Task to carry out
Print, in exact form, the lines below from the one containing "case (state_q)" through the one containing "if (sync_cnt_d >= SYNC_W'(SINC_COUNT))", and omit all others.

Saved entries
——
[src/rtl/byte_packer.sv]
// Packs RATIO input symbols MSB-first into one OUT_W-bit word.
// Define BYTE_PACKER_SINC_EN to enable COM_SYM lock search and loss-of-lock.
module byte_packer #(
    parameter int                IN_W        = 8,
    parameter int                RATIO       = 4,
    parameter logic [IN_W-1:0]   COM_SYM     = IN_W'(8'hBC),
    parameter int                SINC_COUNT  = 4,
    parameter int                LOSS_CYCLES = 8
) (
    input  logic                    clk_f,
    input  logic                    reset,
    input  logic [IN_W-1:0]         data_in,
    input  logic                    valid_in,
    output logic [IN_W*RATIO-1:0]   data_out,
    output logic                    valid_out,
    output logic                    sinc
);

    localparam int OUT_W = IN_W * RATIO;
    localparam int IDX_W = (RATIO > 1) ? $clog2(RATIO) : 1;

    typedef enum logic {
        SEARCH = 1'b0,
        LOCKED = 1'b1
    } state_t;

    state_t               state_q, state_d;
    logic [OUT_W-1:0]     partial_q, partial_d;
    logic [IDX_W-1:0]     idx_q, idx_d;
    logic [OUT_W-1:0]     data_out_q, data_out_d;
    logic                 valid_out_q, valid_out_d;
    logic                 sinc_q, sinc_d;
    logic [OUT_W-1:0]     shifted_word;
    logic                 last_beat;

    // Shifting left keeps the first beat of a word in the MSBs.
    assign shifted_word = {partial_q[OUT_W-IN_W-1:0], data_in};
    assign last_beat    = (idx_q == IDX_W'(RATIO - 1));

`ifdef BYTE_PACKER_SINC_EN
    localparam int          SYNC_W   = $clog2(SINC_COUNT) + 1;
    localparam int          INV_W    = $clog2(LOSS_CYCLES) + 1;
    localparam logic [SYNC_W-1:0] SYNC_MAX = '1;
    localparam logic [INV_W-1:0]  INV_MAX  = '1;
    localparam state_t      RESET_STATE = SEARCH;

    logic [SYNC_W-1:0]    sync_cnt_q, sync_cnt_d;
    logic [INV_W-1:0]     inv_cnt_q, inv_cnt_d;

    always_comb begin
        state_d     = state_q;
        partial_d   = partial_q;
        idx_d       = idx_q;
        data_out_d  = data_out_q;
        valid_out_d = 1'b0;
        sinc_d      = sinc_q;
        sync_cnt_d  = sync_cnt_q;
        inv_cnt_d   = inv_cnt_q;

        case (state_q)
            SEARCH: begin
                sinc_d = 1'b0;
                if (valid_in) begin
                    if (data_in == COM_SYM) begin
                        sync_cnt_d = (sync_cnt_q == SYNC_MAX) ? sync_cnt_q
                                                              : sync_cnt_q + 1'b1;
                        if (sync_cnt_d >= SYNC_W'(SINC_COUNT)) begin
                            state_d   = LOCKED;
                            sinc_d    = 1'b1;
                            idx_d     = '0;
                            partial_d = '0;
                            inv_cnt_d = '0;
                        end
                    end else begin
                        sync_cnt_d = '0;
                    end
                end
            end
            default: begin
                sinc_d = 1'b1;
                if (valid_in) begin
                    inv_cnt_d = '0;
                    if (last_beat) begin
                        data_out_d  = shifted_word;
                        valid_out_d = 1'b1;
                        partial_d   = '0;
                        idx_d       = '0;
                    end else begin
                        partial_d = shifted_word;
                        idx_d     = idx_q + 1'b1;
                    end
                end else begin
                    inv_cnt_d = (inv_cnt_q == INV_MAX) ? inv_cnt_q
                                                       : inv_cnt_q + 1'b1;
                    // Too long without data: drop lock and the partial word.
                    if (inv_cnt_d >= INV_W'(LOSS_CYCLES)) begin
                        state_d    = SEARCH;
                        sinc_d     = 1'b0;
                        partial_d  = '0;
                        idx_d      = '0;
                        sync_cnt_d = '0;
                        inv_cnt_d  = '0;
                    end
                end
            end
        endcase
    end

    always_ff @(posedge clk_f) begin
        if (reset) begin
            sync_cnt_q <= '0;
            inv_cnt_q  <= '0;
        end else begin
            sync_cnt_q <= sync_cnt_d;
            inv_cnt_q  <= inv_cnt_d;
        end
    end
`else
    localparam state_t RESET_STATE = LOCKED;

    logic unused_cfg;
    assign unused_cfg = ^{COM_SYM, SINC_COUNT[0], LOSS_CYCLES[0]};

    always_comb begin
        state_d     = state_q;
        partial_d   = partial_q;
        idx_d       = idx_q;
        data_out_d  = data_out_q;
        valid_out_d = 1'b0;
        sinc_d      = 1'b1;

        if (valid_in) begin
            if (last_beat) begin
                data_out_d  = shifted_word;
                valid_out_d = 1'b1;
                partial_d   = '0;
                idx_d       = '0;
            end else begin
                partial_d = shifted_word;
                idx_d     = idx_q + 1'b1;
            end
        end
    end
`endif

    always_ff @(posedge clk_f) begin
        if (reset) begin
            state_q     <= RESET_STATE;
            partial_q   <= '0;
            idx_q       <= '0;
            data_out_q  <= '0;
            valid_out_q <= 1'b0;
            sinc_q      <= 1'b0;
        end else begin
            state_q     <= state_d;
            partial_q   <= partial_d;
            idx_q       <= idx_d;
            data_out_q  <= data_out_d;
            valid_out_q <= valid_out_d;
            sinc_q      <= sinc_d;
        end
    end

    assign data_out  = data_out_q;
    assign valid_out = valid_out_q;
    assign sinc      = sinc_q;

endmodule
——
Answer to the exercise
        case (state_q)
            SEARCH: begin
                sinc_d = 1'b0;
                if (valid_in) begin
                    if (data_in == COM_SYM) begin
                        sync_cnt_d = (sync_cnt_q == SYNC_MAX) ? sync_cnt_q
                                                              : sync_cnt_q + 1'b1;
                        if (sync_cnt_d >= SYNC_W'(SINC_COUNT)) begin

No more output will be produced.